NLEX operator tidying up debt before merger with San Miguel group
Metro Manila, Philippines - Businessman Manuel V. Pangilinan-led Metro Pacific Tollways Corp. (MPTC) is cleaning its balance sheet in what could be viewed as a condition for the resumption of merger talks with listed conglomerate San Miguel Corporation (SMC).
Negotiations were halted, both MPTC and SMC told the stock exchange on Monday, March 3, after newspaper reports quoted Pangilinan as saying that MPTC will first be raising funds in the next two to three months before the two parties can return to the bargaining table.
On Tuesday, March 4, MPTC’s top executive echoed Pangilinan’s remarks.
“We want to bring down the debts of this company and raise more equity from private investors in order to merge with San Miguel,” MPTC President and CEO Jose Ma. K. Lim told reporters in a chance interview on the sidelines of a groundbreaking ceremony organized by the listed tollway operator.

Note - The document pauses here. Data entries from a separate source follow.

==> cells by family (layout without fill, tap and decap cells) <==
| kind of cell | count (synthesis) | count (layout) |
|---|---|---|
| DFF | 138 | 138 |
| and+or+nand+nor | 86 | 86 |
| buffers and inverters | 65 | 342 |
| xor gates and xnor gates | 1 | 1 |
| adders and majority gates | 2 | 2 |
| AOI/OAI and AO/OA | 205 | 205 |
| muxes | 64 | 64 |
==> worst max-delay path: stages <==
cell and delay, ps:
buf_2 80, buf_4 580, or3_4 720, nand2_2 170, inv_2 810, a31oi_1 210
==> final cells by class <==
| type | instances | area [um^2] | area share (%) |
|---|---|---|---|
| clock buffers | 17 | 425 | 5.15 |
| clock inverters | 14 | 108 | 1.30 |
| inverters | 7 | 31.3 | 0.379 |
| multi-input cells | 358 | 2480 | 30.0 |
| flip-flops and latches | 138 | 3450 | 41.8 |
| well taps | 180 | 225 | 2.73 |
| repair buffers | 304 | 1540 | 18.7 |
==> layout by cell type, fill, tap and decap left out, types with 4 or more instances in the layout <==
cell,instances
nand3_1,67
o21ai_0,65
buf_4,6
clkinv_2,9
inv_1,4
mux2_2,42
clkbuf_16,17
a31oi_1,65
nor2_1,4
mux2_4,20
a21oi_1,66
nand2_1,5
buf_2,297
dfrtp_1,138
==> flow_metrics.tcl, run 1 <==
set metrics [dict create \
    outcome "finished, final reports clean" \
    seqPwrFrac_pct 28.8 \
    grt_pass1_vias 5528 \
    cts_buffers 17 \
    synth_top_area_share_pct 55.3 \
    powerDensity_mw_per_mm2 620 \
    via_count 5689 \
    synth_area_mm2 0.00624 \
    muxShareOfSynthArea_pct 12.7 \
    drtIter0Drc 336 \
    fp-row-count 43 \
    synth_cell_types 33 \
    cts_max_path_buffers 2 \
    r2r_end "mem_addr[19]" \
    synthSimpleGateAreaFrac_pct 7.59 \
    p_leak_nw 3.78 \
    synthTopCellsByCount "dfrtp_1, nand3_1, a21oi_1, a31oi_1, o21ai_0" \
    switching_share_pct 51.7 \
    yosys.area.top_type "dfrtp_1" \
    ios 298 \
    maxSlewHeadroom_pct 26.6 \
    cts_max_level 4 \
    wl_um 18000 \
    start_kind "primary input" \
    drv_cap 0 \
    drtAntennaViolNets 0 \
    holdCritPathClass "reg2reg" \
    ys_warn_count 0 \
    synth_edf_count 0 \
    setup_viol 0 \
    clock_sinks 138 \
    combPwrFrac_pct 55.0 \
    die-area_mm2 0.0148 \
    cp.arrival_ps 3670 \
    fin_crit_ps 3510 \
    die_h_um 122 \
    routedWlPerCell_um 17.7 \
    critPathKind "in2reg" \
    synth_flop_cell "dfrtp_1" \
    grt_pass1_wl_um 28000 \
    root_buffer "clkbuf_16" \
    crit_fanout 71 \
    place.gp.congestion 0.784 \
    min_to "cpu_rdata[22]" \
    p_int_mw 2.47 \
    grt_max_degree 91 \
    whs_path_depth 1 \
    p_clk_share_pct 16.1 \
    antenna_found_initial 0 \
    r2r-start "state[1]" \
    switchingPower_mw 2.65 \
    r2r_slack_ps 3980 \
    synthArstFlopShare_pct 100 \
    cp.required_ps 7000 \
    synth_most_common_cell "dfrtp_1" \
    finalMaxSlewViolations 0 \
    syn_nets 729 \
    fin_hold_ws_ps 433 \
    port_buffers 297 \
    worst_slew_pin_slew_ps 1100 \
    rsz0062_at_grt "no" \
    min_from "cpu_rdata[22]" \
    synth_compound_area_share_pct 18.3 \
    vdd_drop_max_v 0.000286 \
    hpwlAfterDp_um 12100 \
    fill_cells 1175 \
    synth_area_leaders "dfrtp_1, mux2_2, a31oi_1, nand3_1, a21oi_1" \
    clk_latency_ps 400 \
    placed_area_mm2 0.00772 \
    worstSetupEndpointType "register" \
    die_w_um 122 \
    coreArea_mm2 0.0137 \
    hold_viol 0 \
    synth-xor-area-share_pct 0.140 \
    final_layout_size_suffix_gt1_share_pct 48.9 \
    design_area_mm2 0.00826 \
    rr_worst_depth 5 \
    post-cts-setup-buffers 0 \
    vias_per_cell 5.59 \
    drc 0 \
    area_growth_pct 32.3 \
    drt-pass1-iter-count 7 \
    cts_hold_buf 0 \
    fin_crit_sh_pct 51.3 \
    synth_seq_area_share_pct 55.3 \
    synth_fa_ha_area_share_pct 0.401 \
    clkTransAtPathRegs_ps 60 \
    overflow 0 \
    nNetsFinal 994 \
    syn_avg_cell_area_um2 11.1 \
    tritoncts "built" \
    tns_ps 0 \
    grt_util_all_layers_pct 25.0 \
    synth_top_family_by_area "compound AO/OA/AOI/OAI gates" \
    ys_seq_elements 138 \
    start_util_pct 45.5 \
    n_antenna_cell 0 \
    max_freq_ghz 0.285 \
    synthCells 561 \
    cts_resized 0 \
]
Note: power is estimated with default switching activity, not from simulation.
<file path="config.mk">
export PLATFORM = sky130hd
export DESIGN_NAME = lru_victim_select
export DESIGN_NICKNAME = d
export VERILOG_FILES = /design/src/rtl/lru_pkg.sv /design/src/rtl/lru_age_bank.sv /design/src/rtl/lru_victim_select.sv
export SDC_FILE = /design/constraint.sdc
export NUM_CORES = 1
export LEC_CHECK = 0
export BUFFER_PORTS_ARGS = -buffer_cell sky130_fd_sc_hd__buf_4
export CAP_MARGIN = 15
export CORE_UTILIZATION = 44
export DETAILED_ROUTE_END_ITERATION = 16
export GPL_TIMING_DRIVEN = 0
export PLACE_DENSITY = 0.7
export RECOVER_POWER = 100
export SYNTH_ARGS = -nofsm -noshare
export SYNTH_HDL_FRONTEND = slang
export SYNTH_SLANG_ARGS = --single-unit
</file>
<file path="constraint.sdc">
create_clock -name clk -period 3.4 [get_ports clk]
set_input_delay 0.34 -clock clk [delete_from_list [all_inputs] [get_ports clk]]
set_output_delay 0.34 -clock clk [all_outputs]
set_load 0.01 [all_outputs]
</file>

Lim took over MPTC just last March 1, a day before the company implemented a regulator-approved significant toll hike covering the North Luzon Expressway (NLEx). MPTC is the concessionaire for this tollway. Its current portfolio of tollways also counts the Subic-Clark-Tarlac Expressway (SCTEX), the Manila-Cavite Toll Expressway (CAVITEX), Cavite-Laguna Expressway (CALAX), Cebu-Cordova Link Expressway (CCLEX) and the NLEX Connector Road (NLEX Connector).
The San Miguel group, which also confirmed that the merger talks have been shelved, meanwhile controls the Tarlac-Pangasinan-La Union Expressway, South Luzon Expressway, STAR Tollway, Skyway, NAIA Expressway, and the Muntinlupa-Cavite Expressway.
Lim was responding to journalists’ query if MPTC will consider deferring the NLEx toll hikes amid calls from some quarters, including a trucker group.
“Actually, we’re still catching up on our toll rates. And it's affecting our ability to build faster because we’ve had to borrow money effectively to replace the lost revenues because we can’t get tariffs. To the point that NLEX needs to bear down debt,” Lim said.
The Toll Regulatory Board has yet to receive a formal petition to suspend the NLEx toll increase, but it had earlier said that the March round represents 50 percent, or the first tranche, of the toll rate adjustments it granted to the NLEx operator in 2022.
The second tranche will take effect in 2026.